When Catholic hospital CEOs say they have a right to opt out of assisted dying they’re making an assumption that hasn’t been tested in court, Dying With Dignity Canada executive director Shanaaz Gokool told The Catholic Register.
“There will come a point in time — I can’t say when and where because I don’t know honestly right now — that this question will be addressed in a courtroom,” Gokool said.
Dying With Dignity has been running an extensive campaign under the slogan “Voice Your Choice” which invites people to tell stories of difficulties they’ve experienced or know about in accessing assisted dying. Stories of delayed or inadequate transfers to willing hospitals are being used to pressure provincial and territorial governments into mandating so-called medical assistance in dying (MAiD) even in objecting facilities.

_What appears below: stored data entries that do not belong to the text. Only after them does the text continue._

$ cat ./design.v
module spi_slave_apb_plug #(
    parameter unsigned APB_ADDR_WIDTH = 32,
    parameter unsigned APB_DATA_WIDTH = 32
) (
    input  logic                  pclk,
    input  logic                  presetn,
    output logic                  psel,
    output logic                  penable,
    output logic [APB_ADDR_WIDTH-1:0] paddr,
    output logic                  pwrite,
    output logic [APB_DATA_WIDTH-1:0] pwdata,
    input  logic [APB_DATA_WIDTH-1:0] prdata,
    input  logic                  pready,
    input  logic [APB_ADDR_WIDTH-1:0] rxtx_addr,
    input  logic                  rxtx_addr_valid,
    input  logic                  start_tx,
    input  logic                  cs,
    output logic [APB_DATA_WIDTH-1:0] tx_data,
    output logic                 tx_valid,
    input  logic                 tx_ready,
    input  logic [APB_DATA_WIDTH-1:0] rx_data,
    input  logic                 rx_valid,
    output logic                 rx_ready,
    input  logic [15:0]          wrap_length
);
  typedef enum logic [1:0] {IDLE, SETUP, ENABLE, TXRESP} apb_state_e;
  apb_state_e state, next_state;
  logic [APB_ADDR_WIDTH-1:0] curr_addr, next_addr;
  logic [15:0]               tx_counter;
  logic [15:0]               wrap_length_t;
  logic                      curr_rxtx_state;  
  logic                      rxtx_state;  
  logic sample_rxtx_state, sample_rx, sample_tx;
  localparam logic WRITING = 1'b1;
  localparam logic READING = 1'b0;
  assign wrap_length_t = (wrap_length == 0) ? 16'h1 : wrap_length;
  always_ff @(posedge pclk or negedge presetn) begin
    if (!presetn) begin
      state <= IDLE;
      curr_addr <= '0;
      curr_rxtx_state <= READING;
    end else begin
      state <= next_state;
      if (rxtx_addr_valid)
        curr_addr <= rxtx_addr;
      else if ((state == ENABLE) && pready)
        curr_addr <= next_addr;
      if (sample_rxtx_state)
        curr_rxtx_state <= rxtx_state;
    end
  end
  always_ff @(posedge pclk or negedge presetn) begin
    if (!presetn) tx_counter <= 0;
    else if (start_tx || rx_valid) tx_counter <= 0;
    else if ((state == ENABLE) && pready) begin
      if (tx_counter == wrap_length_t - 1)
        tx_counter <= 0;
      else
        tx_counter <= tx_counter + 1;
    end
  end
  always_comb begin
    next_addr = curr_addr;
    if (tx_counter == wrap_length_t - 1)
      next_addr = rxtx_addr;
    else
      next_addr = curr_addr + 1;
  end
  always_comb begin
    next_state = state;
    rxtx_state = READING;
    psel   = 1'b0;
    penable = 1'b0;
    pwrite  = 1'b0;
    paddr   = curr_addr;
    pwdata  = rx_data;
    rx_ready  = 1'b0;
    tx_valid  = 1'b0;
    tx_data   = prdata;
    sample_rx = 1'b0;
    sample_tx = 1'b0;
    sample_rxtx_state = 1'b0;
    case (state)
      IDLE: begin
        rxtx_state = READING;
        if (rx_valid) begin
          sample_rxtx_state = 1'b1;
          rxtx_state = WRITING;
          rx_ready = 1'b1;
          next_state = SETUP;
        end else if (start_tx && !cs) begin
          sample_rxtx_state = 1'b1;
          rxtx_state = READING;
          next_state = SETUP;
        end
      end
      SETUP: begin
        psel = 1'b1;
        pwrite = (curr_rxtx_state == WRITING);
        next_state = ENABLE;
      end
      ENABLE: begin
        psel = 1'b1;
        penable = 1'b1;
        pwrite = (curr_rxtx_state == WRITING);
        if (pready) begin
          if (curr_rxtx_state == READING) begin
            tx_valid = 1'b1;
            next_state = TXRESP;
          end else if (tx_counter == wrap_length_t - 1 || cs)
            next_state = IDLE;
          else
            next_state = SETUP;
        end
      end
      TXRESP: begin
        tx_valid = 1'b1;
        if (tx_ready) begin
          if (tx_counter == wrap_length_t - 1 || cs)
            next_state = IDLE;
          else
            next_state = SETUP;
        end
      end
      default: begin
        next_state = IDLE;
        rxtx_state = READING;
      end
    endcase
  end
endmodule
[flow/design.v]
module UART_RX(
input IRX,
input IEN,
input ISCLK,
output reg[7:0] RXDATA=8'h00,
output ORX_BUSY
);
reg[1:0] CSTATE =2'b00 ;
parameter STATE_IDLE = 2'b00;
parameter STATE_START= 2'b01;
parameter STATE_DATA = 2'b10;
parameter STATE_STOP = 2'b11;
reg[3:0] SCOUNTER=4'b0000;
reg[2:0] BITCOUNTER = 3'b000;
always@(posedge ISCLK)
begin
case(CSTATE)
STATE_IDLE: begin
			if(IEN &&(IRX==0)&&(SCOUNTER==0)) begin
				 CSTATE <= STATE_START ; 	
			         end else 
					begin CSTATE<= STATE_IDLE ; SCOUNTER=0;BITCOUNTER=0; end
	 end
STATE_START: begin
			if(SCOUNTER < 4'b0110)begin
			SCOUNTER = SCOUNTER + 1'b1 ; 
			CSTATE <= STATE_START;
			end else if(SCOUNTER ==4'b0110 ) begin
					CSTATE<= STATE_DATA ;
					SCOUNTER = 0 ; 	
				 end 
	 end
STATE_DATA: begin
			if(SCOUNTER <= 4'b1111 &&BITCOUNTER <= 3'b111)begin
				if(SCOUNTER == 4'b1111)begin
					RXDATA[BITCOUNTER]<=IRX ;	
					BITCOUNTER = BITCOUNTER +1 ; 
					SCOUNTER = 0;
					end
					SCOUNTER = SCOUNTER+1 ;
				end 
						else if (BITCOUNTER > 3'b111) begin 
								CSTATE <= STATE_STOP ; 
								SCOUNTER = 0 ;	
								BITCOUNTER = 0 ;
							end
end
STATE_STOP: begin 
if (SCOUNTER==4'b1111 && IRX == 1)begin 
	CSTATE<= STATE_IDLE ;
	SCOUNTER =0 ; BITCOUNTER =0;
end 
else begin SCOUNTER = SCOUNTER +1 ; end
end
endcase
end
endmodule 
[flow/run.sh]
#!/bin/bash
# OpenROAD 26Q1-2900-gdf79404cd8, Yosys 0.63+post, stock flow scripts
make -C /OpenROAD-flow-scripts/flow DESIGN_CONFIG=/design/flow/config.mk WORK_HOME=/design/flow/orfs finish
[flow/config.mk]
export PLATFORM = sky130hd
export DESIGN_NAME = UART_RX
export DESIGN_NICKNAME = UART_RX
export VERILOG_FILES = /design/flow/design.v
export SDC_FILE = /design/flow/constraint.sdc
export NUM_CORES = 4
export LEC_CHECK = 1
export CORE_AREA = 10 10 102 102
export DIE_AREA = 0 0 112 112
[flow/constraint.sdc]
current_design UART_RX

set clk_period 1.9
set clk_io_pct 0.2

create_clock -name clk0 -period $clk_period [get_ports {ISCLK}]

set non_clock_inputs [all_inputs -no_clocks]
set_input_delay [expr $clk_period * $clk_io_pct] -clock clk0 $non_clock_inputs
set_output_delay [expr $clk_period * $clk_io_pct] -clock clk0 [all_outputs]
==> impl_metrics.env <==
# source this file to load flow results
export IMPL_yosysWarnings=2
export IMPL_cts_htree_levels=1
export IMPL_register_area_um2=510.5
export IMPL_crit_fanout=4
export IMPL_antenna_found_initial=0
export IMPL_drtAntennaViolNets=0
export IMPL_final_cell_mix="edfxtp_1 (17), buf_4 (11), nand2_1 (10), clkdlybuf4s50_1 (10)"
export IMPL_critPathMaxStageDelay_ps=440
export IMPL_dr_pass1_iters=4
export IMPL_die_area_um2=12540
export IMPL_drive_gt1_share_pct=18.03
export IMPL_clk_latency_ps=250
export IMPL_cts_sinks=17
export IMPL_path_clk_slew_ps=70
export IMPL_fill_cells=887
export IMPL_pre_cts_slack_ps=58.12
export IMPL_slew_violations=0
export IMPL_hold_viol_final=0
export IMPL_fin_crit_ps=1809
export IMPL_grt_usage_pct=3.481
export IMPL_drv_cap=0
export IMPL_grt_pass1_vias=764
export IMPL_ys_chip_area_um2=1070
export IMPL_cts_hold_fix_buffers=0
export IMPL_clock_path_buffers=2
export IMPL_cts_root_buf="clkbuf_8"
export IMPL_cts_buffers=3
export IMPL_fp_util_pct=13.02
export IMPL_area_delta_synth_final_pct=33.68
export IMPL_die_h_um=112
export IMPL_setup_viol=0
export IMPL_layout_setup_ws_ps=90.69
export IMPL_rsz0062_at_grt="true"
export IMPL_powerDensity_nw_per_um2=1393
export IMPL_hp_class="reg2reg"
export IMPL_syn_area_um2=1070
export IMPL_wl_mm=2.219
export IMPL_final_area_um2=1430
export IMPL_core_area_um2=8217
export IMPL_peakVddDrop_mv=0.4724
export IMPL_startpoint_type="register"
export IMPL_worstPathArrival_ps=1780
export IMPL_io_buffers=10
export IMPL_drc_errors=0
export IMPL_gp_congestion=0.8411
export IMPL_criticalPathCategory="reg2reg"
export IMPL_crit_buf_inv=0
export IMPL_syn_avg_cell_area_um2=10.81
export IMPL_crit_chain="ha_2 > ha_1 > nand4b_1 > nand3_1 > and4_2"
export IMPL_endpoint_kind="register"
export IMPL_cpMaxStageDelayCell="edfxtp_1"
export IMPL_dp_hpwl_mm=1.705
export IMPL_cp_data_required_time_ps=1870
export IMPL_fin_skew_ps=6.454
export IMPL_via_per_inst=3.458
export IMPL_combGateArea_um2=533.0
export IMPL_grt_max_degree=11
export IMPL_fin_cells=227
export IMPL_whs_ps=566.3
export IMPL_rows=33
export IMPL_via_count=785
export IMPL_min_period_over_period_pct=95.23
export IMPL_wl_per_cell_um=9.775
export IMPL_grt_overflow_total=0
export IMPL_io_pins=12
export IMPL_ys_cells=99
export IMPL_ys_seq_share_pct=47.72
export IMPL_grt_pass1_wl_mm=3.657
export IMPL_power_total_mw=1.992
export IMPL_status="finished, final reports clean"
export IMPL_placed_area_um2=1356
export IMPL_cts_tree="built"
export IMPL_cp_top_family="simple AND/OR/NAND/NOR gates"
export IMPL_place_inst=221
export IMPL_ys_ff=17
export IMPL_p_leak_nw=0.5191
export IMPL_drtIter0Drc=32
export IMPL_fmax_mhz=552.7
export IMPL_insertedDiodeCount=0
export IMPL_tool_warnings=31
export IMPL_fp_dieW_um=112
export IMPL_syn_inst=99
export IMPL_final_common_cell="edfxtp_1"
export IMPL_synth_lib_cells_used_distinct=32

“We’re asking governments to uphold the rights of some of the most vulnerable residents in their province or territory and ensure that they can access medical assistance in dying wherever they happen to be,” Gokool said. “Certainly we feel publicly-funded facilities have a special onus because they receive taxpayer funds.”
Constitutional lawyer Albertos Polizogopoulos doesn’t think much of the legal reasoning Dying With Dignity might bring to a courtroom.
“They certainly have an argument. I don’t know whether they have a winning argument,” he said.
The idea that “bricks and mortar don’t have a conscience” hasn’t really held up in front of actual judges in Canadian courts, Polizogopoulos said.
“The case law seems to be going in a direction that recognizes that corporations or institutions or bodies of individuals may benefit from religious freedom.”
Other Charter freedoms — of expression, of the press, freedom of assembly — have been granted to Canadian corporations and unions. There’s no reason to believe corporate bodies can’t also have religious freedom, said the litigation partner with Vincent Dagenais Gibson LLP.
Polizogopoulos is more than doubtful about the Dying With Dignity claim that Canadians have a Charter right to MAiD.
“There is no Charter right to assisted suicide. I don’t see an obligation by a private entity delivering a government program. If that was the case, all hospitals would have to provide abortion. They don’t.”
The 2015 Supreme Court decision in the Loyola High School case against the government of Quebec over teaching the provincial religion curriculum suggests that if a corporation is founded with an explicitly religious ethos, then it has religious freedom rights, said Polizogopoulos.
Rights have to be balanced, said Gokool. When one party is frail, elderly and vulnerable, the law should bend over backwards to accommodate patients lying on their deathbed, she said.
“A court process would be about understanding how rights can be balanced, which is exactly why we have a Charter of Rights and Freedoms,” said Gokool.